Titanium, a metal that is abundant in the earth's crust and known for its exceptional properties, faces major barriers when it comes to widespread use. These challenges arise from the high costs associated with extraction, therefore limited opportunities for utilisation. The aim of this project is to develop a new approach to recycling titanium scraps to promote sustainability for titanium. The literature review in this thesis shows the titanium extraction process, metallurgy, and the methods of titanium recycling. Titanium recycling uses conventional and newer, more sustainable methods. Titanium and its alloys are usually remelted using electron-beam melting or vacuum arc remelting. These methods have drawbacks. Energy consumption, water, and air pollution are examples. Newer environmentally friendly and economically viable methods like hydrogenation-dehydrogenation, ball milling (BM), Continuous Extrusion (Conform), and FAST-forge can recycle titanium scrap into powders and near-net shapes.
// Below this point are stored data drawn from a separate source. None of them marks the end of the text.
Source: an optimization exercise on an open RTL-to-GDS flow (aim: small area, a short achievable clock period and few clock cycles). Production flows keep margins and buffers that such runs may drop.
In this exercise RTL edits were held to simulation tests only and were not proved equivalent to the original.
No activity file was given, so power comes from the tool's default toggle rates.

[flow/design.v]
`timescale 1ns / 1ps
module Proccessor(
    input         clk,
    input         reset,
    output [31:0] imem_addr,
    input  [31:0] imem_rdata,
    output [31:0] dmem_addr,
    output [31:0] dmem_wdata,
    output [3:0]  dmem_wstrb,
    input  [31:0] dmem_rdata
);
    reg         started;         
    reg  [31:2] pc;              
    reg  [31:0] ir;
    always @(posedge clk or posedge reset)
        if (reset) started <= 1'b0;
        else       started <= 1'b1;
    wire [4:0] opc = ir[6:2];
    wire [2:0] f3  = ir[14:12];
    wire [4:0] rs1a = ir[19:15];
    wire [4:0] rs2a = ir[24:20];
    wire [4:0] rda  = ir[11:7];
    wire is_lui   = opc == 5'b01101;
    wire is_auipc = opc == 5'b00101;
    wire is_jal   = opc == 5'b11011;
    wire is_jalr  = opc == 5'b11001;
    wire is_br    = opc == 5'b11000;
    wire is_load  = opc == 5'b00000;
    wire is_store = opc == 5'b01000;
    wire is_opi   = opc == 5'b00100;
    wire is_opr   = opc == 5'b01100;
    wire is_alu   = is_opi | is_opr;
    wire [31:0] imm_i = {{21{ir[31]}}, ir[30:20]};
    wire [31:0] imm_s = {{21{ir[31]}}, ir[30:25], ir[11:7]};
    wire [31:0] imm_b = {{20{ir[31]}}, ir[7], ir[30:25], ir[11:8], 1'b0};
    wire [31:0] imm_u = {ir[31:12], 12'b0};
    wire [31:0] imm_j = {{12{ir[31]}}, ir[19:12], ir[20], ir[30:21], 1'b0};
    wire        rf_we;
    wire [31:0] wb;
    wire [31:0] rfq [0:31];
    assign rfq[0] = 32'b0;
    genvar gi;
    generate
        for (gi = 1; gi < 32; gi = gi + 1) begin : g_rf
            reg [31:0] r;
            always @(posedge clk)
                if (rf_we && rda == gi) r <= wb;
            assign rfq[gi] = r;
        end
    endgenerate
    wire [31:0] rs1 = rfq[rs1a];
    wire [31:0] rs2 = rfq[rs2a];
    wire use_rs2 = is_opr | is_br;
    wire [31:0] opb = use_rs2 ? rs2 : (is_store ? imm_s : imm_i);
    wire do_sub = is_br | (is_alu & (f3 == 3'b010 || f3 == 3'b011)) |
                  (is_opr & f3 == 3'b000 & ir[30]);
    wire [31:0] opb_x = do_sub ? ~opb : opb;
    wire [32:0] sum = {1'b0, rs1} + {1'b0, opb_x} + {32'b0, do_sub};
    wire cf = sum[32];
    wire sf = sum[31];
    wire vf = (rs1[31] ^ opb_x[31] ^ sum[31] ^ cf);
    wire lt_s = sf ^ vf;
    wire lt_u = ~cf;
    wire        shl = ~f3[2];
    wire [4:0]  shamt = opb[4:0];
    wire [31:0] rs1_rev;
    wire [31:0] sh_r;
    wire [31:0] sh_rev;
    generate
        for (gi = 0; gi < 32; gi = gi + 1) begin : g_rev
            assign rs1_rev[gi] = rs1[31 - gi];
            assign sh_rev[gi]  = sh_r[31 - gi];
        end
    endgenerate
    wire [31:0] sh_in = shl ? rs1_rev : rs1;
    wire        sh_fill = ir[30] & rs1[31] & ~shl;
    wire [32:0] sh_full = $signed({sh_fill, sh_in}) >>> shamt;
    assign sh_r = sh_full[31:0];
    wire [31:0] sh_res = shl ? sh_rev : sh_r;
    reg [31:0] alu_res;
    always @(*) begin
        case (f3)
            3'b000: alu_res = sum[31:0];
            3'b001: alu_res = sh_res;
            3'b010: alu_res = {31'b0, lt_s};
            3'b011: alu_res = {31'b0, lt_u};
            3'b100: alu_res = rs1 ^ opb;
            3'b101: alu_res = sh_res;
            3'b110: alu_res = rs1 | opb;
            default: alu_res = rs1 & opb;
        endcase
    end
    wire eq = rs1 == rs2;
    reg  br_cond;
    always @(*) begin
        case (f3)
            3'b000: br_cond = eq;
            3'b001: br_cond = ~eq;
            3'b100: br_cond = lt_s;
            3'b101: br_cond = ~lt_s;
            3'b110: br_cond = lt_u;
            3'b111: br_cond = ~lt_u;
            default: br_cond = 1'b0;
        endcase
    end
    wire [31:0] pc_imm = is_jal ? imm_j : (is_br ? imm_b : imm_u);
    wire [31:0] pc_t = {pc, 2'b00} + pc_imm;
    wire [31:2] pc_4 = pc + 30'd1;
    wire        take = is_jal | (is_br & br_cond);
    wire [31:0] next_pc = ~started ? 32'b0 :
                          is_jalr ? {sum[31:1], 1'b0} :
                          take    ? pc_t : {pc_4, 2'b00};
    assign imem_addr = next_pc;
    always @(posedge clk) begin
        ir <= imem_rdata;
        pc <= next_pc[31:2];
    end
    wire [1:0] lo = sum[1:0];
    assign dmem_addr = sum[31:0];
    assign dmem_wdata = f3[1] ? rs2 : f3[0] ? {2{rs2[15:0]}} : {4{rs2[7:0]}};
    wire [3:0] st_mask = f3[1] ? 4'b1111 :
                         f3[0] ? (lo[1] ? 4'b1100 : 4'b0011) :
                                 (4'b0001 << lo);
    assign dmem_wstrb = (started & is_store) ? st_mask : 4'b0000;
    wire [31:0] rsh = dmem_rdata >> {lo, 3'b000};
    wire [31:0] ld = f3[1] ? dmem_rdata :
                     f3[0] ? {{16{rsh[15] & ~f3[2]}}, rsh[15:0]} :
                             {{24{rsh[7] & ~f3[2]}}, rsh[7:0]};
    assign wb = is_alu   ? alu_res :
                is_load  ? ld :
                is_lui   ? imm_u :
                is_auipc ? pc_t : {pc_4, 2'b00};
    assign rf_we = started & (is_alu | is_load | is_lui | is_auipc | is_jal | is_jalr) &
                   (rda != 5'd0);
endmodule
[flow/run.sh]
#!/bin/bash
# synth_recipe.tcl (not shown) runs the flow's synth.tcl, then flattens the netlist and writes it again
# the make line also repeats each setting of config.mk as NAME=value (left out here)
make -C /OpenROAD-flow-scripts/flow DESIGN_CONFIG=/design/flow/config.mk WORK_HOME=/design/flow/orfs CLKGATE_MAP_FILE= SYNTH_SCRIPT=/design/flow/synth_recipe.tcl finish
[flow/config.mk]
export PLATFORM = sky130hd
export DESIGN_NAME = Proccessor
export DESIGN_NICKNAME = Proccessor
export VERILOG_FILES = /design/flow/design.v
export SDC_FILE = /design/flow/constraint.sdc
export NUM_CORES = 4
export LEC_CHECK = 0
export CAP_MARGIN = 20
export CORE_MARGIN = 2
export CORE_UTILIZATION = 30
export PLACE_DENSITY = 0.35
export SLEW_MARGIN = 20
[flow/constraint.sdc]
create_clock -name core_clock -period 18.0 [get_ports {clk}]
set_input_delay 3.6000 -clock core_clock [delete_from_list [all_inputs] [get_ports {clk}]]
set_output_delay 3.6000 -clock core_clock [all_outputs]
set_load 0.01 [all_outputs]
==> results.rst, run 1 <==
.. list-table::
   :header-rows: 1

   * - Metric
     - Value
   * - Peak per-stage delay on the critical path
     - 700 ps
   * - Clock network power share
     - 39.3%
   * - Total Wirelength
     - 392 mm
   * - Largest net degree at the start of global routing
     - 54
   * - Storage cell area
     - 0.0310 mm^2
   * - Clock transition at path regs
     - 60 ps
   * - Clock Skews
     - 54.8 ps
   * - Largest area contributor in the netlist
     - sky130_fd_sc_hd__edfxtp_1
   * - Number of port buffers
     - 162
   * - Count of pins on the block boundary
     - 166
   * - Summed negative setup slack over all endpoints
     - 0 ps
   * - Detailed router's first-iteration violation count
     - 9123
   * - Measured slew at the worst slew-check pin
     - 1310 ps
   * - Pwr/cell area
     - 101 mW/mm^2
   * - Max IR drop VDD
     - 0.0947 mV
   * - Met1 demand-to-capacity share in global routing
     - 49.6%
   * - Number of library cell types mapped by synthesis
     - 106
   * - Cell-internal power
     - 4.70 mW
   * - Fraction of met3 tracks used by global routing
     - 9.31%
   * - Detailed-route wire length per cell
     - 49.5 um
   * - Number of nets with antenna violations after detailed routing
     - 0
   * - Core ar.
     - 0.190 mm^2
   * - Buf+Inv Stages, Crit Path
     - 7
   * - Number of non-filler instances in the completed layout
     - 7926
   * - Critical path's top delay family
     - compound AO/OA/AOI/OAI gates
   * - Largest cells by area after synthesis
     - sky130_fd_sc_hd__edfxtp_1 (52%), sky130_fd_sc_hd__a22oi_1 (6.9%), sky130_fd_sc_hd__and3_1 (4.4%)
   * - Combinational cell fraction of total power
     - 20.9%
   * - First-pass GRT wire length
     - 506 mm
   * - Worst setup path category
     - flop to primary output
   * - Cell depth of the worst setup path
     - 28
   * - CTS H-tree depth
     - 4
   * - Final Hold Fails
     - 0
   * - Length of the first detailed-routing pass in iterations
     - 7
   * - Remaining global-route overflow
     - 0
   * - Num CTS Buffers
     - 132
   * - Final critical-path setup slack
     - 2980 ps
   * - Effective utilization at floorplan
     - 30.2%
   * - Inst Count DP
     - 7672
   * - Total of endpoints with negative setup slack in the final report
     - 0
   * - Multi-input gate area
     - 0.0250 mm^2
   * - Sequential share of power
     - 39.8%
   * - Area of all placed cells without fillers
     - 0.0679 mm^2
   * - Remaining design rule violation count
     - 0
   * - Crit end category
     - primary output
   * - Routed via count
     - 54300
   * - Hold/Removal Path Class
     - flop to flop
   * - Critical-path cell with the highest stage delay
     - sky130_fd_sc_hd__dfxtp_1
   * - Post-Syn Area
     - 0.0574 mm^2
   * - Synth Warn #
     - 1
   * - Floorplan die width
     - 442 um
   * - Net switching power figure
     - 2.19 mW
   * - Total of max-cap violations
     - 0
   * - Post-CTS setup buffer count
     - 0
   * - Average size of a mapped cell
     - 11.2 um^2
   * - Peak-usage layer in the global routing report
     - met2
   * - Post-route fraction of the period consumed by the critical path
     - 83.4%
   * - Fin crit period
     - 15020 ps
   * - Post-CTS resize count
     - 0
   * - Die Outline Area
     - 0.195 mm^2
   * - Peak clock frequency supported by timing
     - 66.6 MHz
   * - Worst Reg2Reg Path Length in Cells
     - 27
   * - Run status
     - complete, no violations
   * - Max Fanout on Critical Path
     - 40
   * - Post-Place Cell Area
     - 0.0636 mm^2
   * - Required arrival time at the worst endpoint
     - 14400 ps
   * - Number of nets in the final layout
     - 5488
   * - Master cell of the clock root buffer
     - sky130_fd_sc_hd__clkbuf_16
   * - Area grow syn2layout
     - 18.2%
   * - Count of flip-flops with a built-in enable after synthesis
     - 992
   * - Fraction of layout cells with a size suffix above 1
     - 13.6%
   * - Proportion of netlist area held by the largest area contributor
     - 51.9%
   * - Vias in the first global route
     - 50600
   * - Source-to-sink clock delay at the later pin of the worst-skew pair
     - 840 ps
   * - Max clock buf depth
     - 3
   * - Setup crit start kind
     - flop
   * - Final Slew Violations
     - 0
   * - Syn Nets
     - 5309
   * - Mapped Cells
     - 5116
   * - Remaining max-slew budget at the tightest pin
     - 11.1%
   * - Met2 layer usage reported by global route
     - 60.3%
   * - Crit path top cell by count
     - sky130_fd_sc_hd__buf_4
   * - Filler cell count
     - 18900
   * - Flip-flop and latch count after synthesis
     - 1053
   * - Worst slack at placement
     - 4020 ps
   * - Tot GR Track Use
     - 39.3%
   * - Most common flop cell mapped by yosys
     - sky130_fd_sc_hd__edfxtp_1
   * - Sw frac
     - 31.8%
   * - Utilization after layout
     - 35.7%
   * - HPWL Detailed
     - 250 mm
   * - Rows
     - 160
   * - Total of hold buffers inserted after clock tree synthesis
     - 0
   * - Post-synthesis sequential area ratio
     - 54.0%
   * - TritonCTS Sinks
     - 1053
   * - Number of antenna violations at the first check in global routing
     - 33
   * - Arrival time worst endpoint
     - 11420 ps
   * - Via density per instance
     - 6.85
   * - Hold depth
     - 3
   * - Leak pwr
     - 24.7 nW
   * - Die height
     - 442 um
   * - TritonCTS clock tree
     - done
   * - Unrepaired setup endpoints after global routing
     - no
   * - Weighted congestion reported at the end of routability-driven placement
     - 0.955
   * - Synth async-reset ratio
     - 0.0950%
worst register-to-register path, delay by kind of cell (launching register included):
family                   cells  cell delay, ps
multiplexers                 3            1300
flip-flops                   1             700
AO/OA/AOI/OAI               11            3300
AND/OR/NAND/NOR              6            1930
adder cells (fa/ha/maj)      1             470
buffers and inverters        6            2280
layout by cell type (no fill, tap or decap), types with 19 or more instances in the layout:
cell,count
sky130_fd_sc_hd__a2111oi_0,103
sky130_fd_sc_hd__a211oi_1,28
sky130_fd_sc_hd__a21o_1,50
sky130_fd_sc_hd__a21oi_1,197
sky130_fd_sc_hd__a221oi_1,56
sky130_fd_sc_hd__a222oi_1,21
sky130_fd_sc_hd__a22o_1,40
sky130_fd_sc_hd__a22oi_1,524
sky130_fd_sc_hd__a31oi_1,27
sky130_fd_sc_hd__a32oi_1,24
sky130_fd_sc_hd__and3_1,406
sky130_fd_sc_hd__buf_4,301
sky130_fd_sc_hd__clkbuf_1,30
sky130_fd_sc_hd__clkbuf_16,139
sky130_fd_sc_hd__clkdlybuf4s50_1,162
sky130_fd_sc_hd__clkinv_1,21
sky130_fd_sc_hd__clkinv_2,21
sky130_fd_sc_hd__dfxtp_1,50
sky130_fd_sc_hd__diode_2,19
sky130_fd_sc_hd__edfxtp_1,992
sky130_fd_sc_hd__ha_1,125
sky130_fd_sc_hd__inv_1,110
sky130_fd_sc_hd__mux2i_1,99
sky130_fd_sc_hd__mux4_2,23
sky130_fd_sc_hd__nand2_1,233
sky130_fd_sc_hd__nand2b_1,19
sky130_fd_sc_hd__nand3_1,338
sky130_fd_sc_hd__nand3b_1,20
sky130_fd_sc_hd__nand4_1,136
sky130_fd_sc_hd__nor2_1,200
sky130_fd_sc_hd__nor2_4,92
sky130_fd_sc_hd__nor3_1,39
sky130_fd_sc_hd__nor4_1,24
sky130_fd_sc_hd__o21a_1,19
sky130_fd_sc_hd__o21ai_0,119
sky130_fd_sc_hd__o22ai_1,34
sky130_fd_sc_hd__or4_1,47
sky130_fd_sc_hd__xnor2_1,102
sky130_fd_sc_hd__xor2_1,47
cell type report:
type | count | area share [%]
Clock inverter | 63 | 0.901
Sequential cell | 1053 | 45.7
Timing Repair Buffer | 468 | 5.87
Clock buffer | 172 | 5.35
Multi-Input combinational cell | 3522 | 36.8
Inverter | 118 | 0.654
Tap cell | 2511 | 4.63
Antenna cell | 19 | 0.0701
cell usage after synthesis, types with 33 or more instances:
library cell,count
sky130_fd_sc_hd__edfxtp_1,992
sky130_fd_sc_hd__a22oi_1,524
sky130_fd_sc_hd__and3_1,408
sky130_fd_sc_hd__nand3_1,338
sky130_fd_sc_hd__nor2_1,289
sky130_fd_sc_hd__clkbuf_1,258
sky130_fd_sc_hd__nand2_1,233
sky130_fd_sc_hd__a21oi_1,202
sky130_fd_sc_hd__nand4_1,136
sky130_fd_sc_hd__ha_1,125
sky130_fd_sc_hd__o21ai_0,121
sky130_fd_sc_hd__inv_1,112
sky130_fd_sc_hd__a2111oi_0,105
sky130_fd_sc_hd__xnor2_1,103
sky130_fd_sc_hd__mux2i_1,99
sky130_fd_sc_hd__buf_2,97
sky130_fd_sc_hd__dfxtp_1,60
sky130_fd_sc_hd__a221oi_1,56
sky130_fd_sc_hd__a21o_1,50
sky130_fd_sc_hd__or4_1,47
sky130_fd_sc_hd__xor2_1,47
sky130_fd_sc_hd__nor3_1,42
sky130_fd_sc_hd__a22o_1,40
sky130_fd_sc_hd__o22ai_1,35
sky130_fd_sc_hd__buf_1,33
layer usage:
metal / vias up / routed length (um)
li1: 20800 / -
met1: 28000 / 149000
met2: 4309 / 172000
met3: 1149 / 41200
met4: 6 / 30000
met5: - / 46
cell families after synthesis:
group,share of synthesized area (%)
flip-flops,54.0
AND/OR/NAND/NOR,15.7
AO/OA/AOI/OAI,18.2
XOR/XNOR,2.34
adder cells (fa/ha/maj),2.79
other,0.0131
buffers and inverters,4.09
multiplexers,2.89
worst paths after layout:
check	from	end	slack (ps)
max	ir[22]	imem_addr[17]	2980
min	started	pc[30]	810
max reg2reg	ir[22]	pc[17]	7890
min reg2reg	started	pc[30]	810
max in group asynchronous	reset	started	14980
min in group asynchronous	reset	started	2930
metrics by stage:
stage	hold slack [ps]	power, mW
after CTS	816	6.86
after detailed placement	804	4.19
after global routing	858	7.02
after global placement	805	4.19
after floorplan	681	3.41
final	809	6.89
sequential cells by signal, indices dropped and copies added, names as in the netlist:
signal / count
started: 1
ir: 30
g_rf.r: 992
pc: 30
power by group through the flow:
| stage | registers, mW | clock network [mW] | logic [mW] |
|---|---|---|---|
| 2_1_floorplan | 2.78 | 0 | 0.633 |
| 3_3_place_gp | 2.79 | 0 | 1.40 |
| 3_5_place_dp | 2.79 | 0 | 1.40 |
| 4_1_cts | 2.74 | 2.72 | 1.40 |
| 5_1_grt | 2.74 | 2.81 | 1.47 |
| 6_report | 2.74 | 2.71 | 1.44 |
Testbench counts, summed over its fixed seeds: cycles 50,846.
==> run 2, diff against run 1 <==
--- a/flow/design.v
+++ b/flow/design.v
@@ -50,4 +50,11 @@
     endgenerate
-    wire [31:0] rs1 = rfq[rs1a];
-    wire [31:0] rs2 = rfq[rs2a];
+    wire [4:0]  f_rs1 = imem_rdata[19:15];
+    wire [4:0]  f_rs2 = imem_rdata[24:20];
+    wire        byp1 = rf_we & (rda == f_rs1);
+    wire        byp2 = rf_we & (rda == f_rs2);
+    reg  [31:0] rs1, rs2;
+    always @(posedge clk) begin
+        rs1 <= byp1 ? wb : rfq[f_rs1];
+        rs2 <= byp2 ? wb : rfq[f_rs2];
+    end
     wire use_rs2 = is_opr | is_br;
==> run 2 against run 1 <==
  * Still clean
  * Utilization up 0.069 points
  * Maximum frequency up 27%
  * Via count down 2.6%
  * Clock skew down 19 ps
  * Cell count down 2.8%
  * Synthesized cell count down 4.1%
  * Highest routed layer unchanged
This thesis emphasises the complexity of these processes and the importance of developing a more effective approach to enhance the recyclability of titanium. The BM process has been chosen in the case study due to its ability in generating controlled powders from scrap. However, removing impurities from scraps requires several time- consuming steps before BM. So, the case study has proposed a new recycling technique (hybrid process), that combines molten salt electrolysis and then BM to convert Ti-6Al-4V scraps into a high-purity powder feedstock intended for additive manufacturing purposes. The hybrid process replaces the impurity cleaning steps before BM with molten salt electrolysis, which decreases the number of required steps. The hybrid process achieves a high purity level of 99.94%, allowing the efficient collection of valuable vanadium metal. Moreover, the hybrid process might provide environmental benefits, reduces energy consumption, lowers greenhouse gas emissions, and decreases global warming potential. The hybrid process could be considered as an enhancement in titanium recycling, offering a sustainable solution for tackling titanium scraps.